Saturday, December 5, 2009

To work for nothing, and end a day somewhere, but always the same place: unconscious, and bound to forget everything and everyone that you will know for the lifetime that is your dream. There was little else to think about: scenarios, different ways that the past might have turned out, adding in too many details to count, and then trying to figure out where your next story is gonna go, even if it's against the rules of the game. I scribbled it all down in my copy of Welcome to the Monkey House, after re-reading the first half, once I had finished the last.

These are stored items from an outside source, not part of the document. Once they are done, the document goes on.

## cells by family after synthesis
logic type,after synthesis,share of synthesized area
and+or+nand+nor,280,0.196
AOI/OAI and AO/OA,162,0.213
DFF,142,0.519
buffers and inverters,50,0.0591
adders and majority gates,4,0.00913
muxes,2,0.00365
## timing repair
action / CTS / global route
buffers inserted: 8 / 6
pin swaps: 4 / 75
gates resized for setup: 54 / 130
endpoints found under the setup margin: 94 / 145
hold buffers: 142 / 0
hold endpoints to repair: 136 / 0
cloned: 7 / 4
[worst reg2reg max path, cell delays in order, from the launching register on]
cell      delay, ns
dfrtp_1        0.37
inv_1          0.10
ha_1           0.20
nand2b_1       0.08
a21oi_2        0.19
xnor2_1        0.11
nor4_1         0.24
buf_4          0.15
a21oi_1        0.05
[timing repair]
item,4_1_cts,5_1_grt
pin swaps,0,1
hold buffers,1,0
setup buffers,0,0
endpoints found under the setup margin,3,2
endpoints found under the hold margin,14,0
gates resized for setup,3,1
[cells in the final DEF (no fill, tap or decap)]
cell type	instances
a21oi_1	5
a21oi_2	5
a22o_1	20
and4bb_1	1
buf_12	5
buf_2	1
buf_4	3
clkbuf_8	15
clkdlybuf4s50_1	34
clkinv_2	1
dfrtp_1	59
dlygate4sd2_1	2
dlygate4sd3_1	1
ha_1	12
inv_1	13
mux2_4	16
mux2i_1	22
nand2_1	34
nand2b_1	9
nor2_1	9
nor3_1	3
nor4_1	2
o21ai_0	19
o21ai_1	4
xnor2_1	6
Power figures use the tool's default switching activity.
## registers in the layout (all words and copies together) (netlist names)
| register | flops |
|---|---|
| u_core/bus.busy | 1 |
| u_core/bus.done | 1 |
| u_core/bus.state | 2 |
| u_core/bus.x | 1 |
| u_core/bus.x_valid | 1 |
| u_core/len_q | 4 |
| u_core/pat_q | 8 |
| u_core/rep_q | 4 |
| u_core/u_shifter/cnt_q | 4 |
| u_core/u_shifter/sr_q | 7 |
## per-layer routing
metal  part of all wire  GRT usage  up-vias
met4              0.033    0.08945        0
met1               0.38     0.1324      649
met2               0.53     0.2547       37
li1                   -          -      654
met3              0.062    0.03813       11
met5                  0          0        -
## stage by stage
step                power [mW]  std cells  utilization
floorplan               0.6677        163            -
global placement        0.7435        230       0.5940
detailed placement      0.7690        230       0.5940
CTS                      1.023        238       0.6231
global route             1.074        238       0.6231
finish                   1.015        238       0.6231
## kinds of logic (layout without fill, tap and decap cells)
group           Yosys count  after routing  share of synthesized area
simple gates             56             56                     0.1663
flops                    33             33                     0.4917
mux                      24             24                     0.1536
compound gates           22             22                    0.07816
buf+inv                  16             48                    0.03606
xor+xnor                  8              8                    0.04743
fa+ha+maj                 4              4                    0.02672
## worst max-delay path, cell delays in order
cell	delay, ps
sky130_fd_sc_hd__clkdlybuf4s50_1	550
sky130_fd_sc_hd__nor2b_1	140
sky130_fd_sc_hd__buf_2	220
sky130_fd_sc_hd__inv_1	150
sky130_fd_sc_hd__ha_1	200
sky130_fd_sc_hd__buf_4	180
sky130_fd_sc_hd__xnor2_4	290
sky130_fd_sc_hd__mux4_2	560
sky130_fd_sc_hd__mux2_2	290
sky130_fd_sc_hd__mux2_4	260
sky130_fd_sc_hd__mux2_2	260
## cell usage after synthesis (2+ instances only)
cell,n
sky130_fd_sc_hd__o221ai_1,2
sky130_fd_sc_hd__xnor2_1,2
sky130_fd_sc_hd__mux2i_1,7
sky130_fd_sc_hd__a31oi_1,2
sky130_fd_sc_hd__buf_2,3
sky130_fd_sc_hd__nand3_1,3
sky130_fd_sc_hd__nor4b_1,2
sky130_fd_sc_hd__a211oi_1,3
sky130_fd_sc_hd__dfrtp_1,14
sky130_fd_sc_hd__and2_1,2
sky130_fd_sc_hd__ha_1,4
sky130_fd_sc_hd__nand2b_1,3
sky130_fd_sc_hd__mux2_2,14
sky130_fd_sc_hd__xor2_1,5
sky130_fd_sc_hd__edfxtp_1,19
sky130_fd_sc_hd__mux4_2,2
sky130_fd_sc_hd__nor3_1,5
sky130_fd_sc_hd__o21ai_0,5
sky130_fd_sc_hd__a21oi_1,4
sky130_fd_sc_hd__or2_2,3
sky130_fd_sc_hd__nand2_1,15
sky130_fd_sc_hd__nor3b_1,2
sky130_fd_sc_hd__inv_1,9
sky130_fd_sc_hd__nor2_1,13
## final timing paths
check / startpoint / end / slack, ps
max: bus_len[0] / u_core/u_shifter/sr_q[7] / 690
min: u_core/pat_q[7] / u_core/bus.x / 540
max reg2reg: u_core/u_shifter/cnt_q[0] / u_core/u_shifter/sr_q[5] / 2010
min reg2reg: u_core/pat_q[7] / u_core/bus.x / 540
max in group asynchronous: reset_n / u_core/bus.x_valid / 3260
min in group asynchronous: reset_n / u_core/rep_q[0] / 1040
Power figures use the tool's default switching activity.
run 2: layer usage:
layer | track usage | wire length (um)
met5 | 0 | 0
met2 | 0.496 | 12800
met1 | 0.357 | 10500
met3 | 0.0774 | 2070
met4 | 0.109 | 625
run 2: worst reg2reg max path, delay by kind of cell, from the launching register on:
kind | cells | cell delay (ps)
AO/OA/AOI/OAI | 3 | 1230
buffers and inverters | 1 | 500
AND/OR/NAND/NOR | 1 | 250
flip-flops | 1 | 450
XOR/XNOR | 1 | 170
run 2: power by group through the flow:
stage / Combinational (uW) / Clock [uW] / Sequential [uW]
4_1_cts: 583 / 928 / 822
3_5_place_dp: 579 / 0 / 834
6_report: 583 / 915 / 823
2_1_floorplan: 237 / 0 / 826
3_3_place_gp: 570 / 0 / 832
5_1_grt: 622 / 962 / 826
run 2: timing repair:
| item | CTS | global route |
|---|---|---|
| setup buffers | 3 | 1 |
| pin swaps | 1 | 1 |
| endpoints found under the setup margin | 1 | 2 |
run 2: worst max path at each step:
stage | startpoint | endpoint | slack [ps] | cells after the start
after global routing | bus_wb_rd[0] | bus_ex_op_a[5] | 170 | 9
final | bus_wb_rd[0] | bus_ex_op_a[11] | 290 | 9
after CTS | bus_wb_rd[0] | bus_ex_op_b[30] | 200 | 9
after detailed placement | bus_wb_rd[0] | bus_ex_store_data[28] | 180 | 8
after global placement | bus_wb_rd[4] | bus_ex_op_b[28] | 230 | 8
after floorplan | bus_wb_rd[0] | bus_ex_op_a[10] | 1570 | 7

It was one of those days where the clouds loom in and around the city, and the fog is thick enough to lose track of all the distant buildings clustered outside of your window, off and away, but not too far away to feel as though it's not connected to you. The world was gray, and everyone in it, in limbo.

We try to stray away from our own missteps in life, and try not to think about those which shake us feverishly and unrelentlously, but they're either masked with some stupid and semi-cheerful thought, or just sitting there, unused, but not forgotten. That is, when we aren't dwelling on them strictly, knowing what the thought would do to us, but feasting as though it actually seems appetizing. The last five hours of my life has been the latter, so from experience, I can tell you that it's not appetizing.

In fact, it's nauseous. But when your mind has to be dwelling on something, it's better to eat what you fear the most than to starve and lose what you have left of yourself.

Maybe later, and this is hope, human, human hope, but maybe later the thought will be dismissed, and my mind free to wander in the world again; able to rebuild sanity inside of the infinite of limbo: the infinite of today.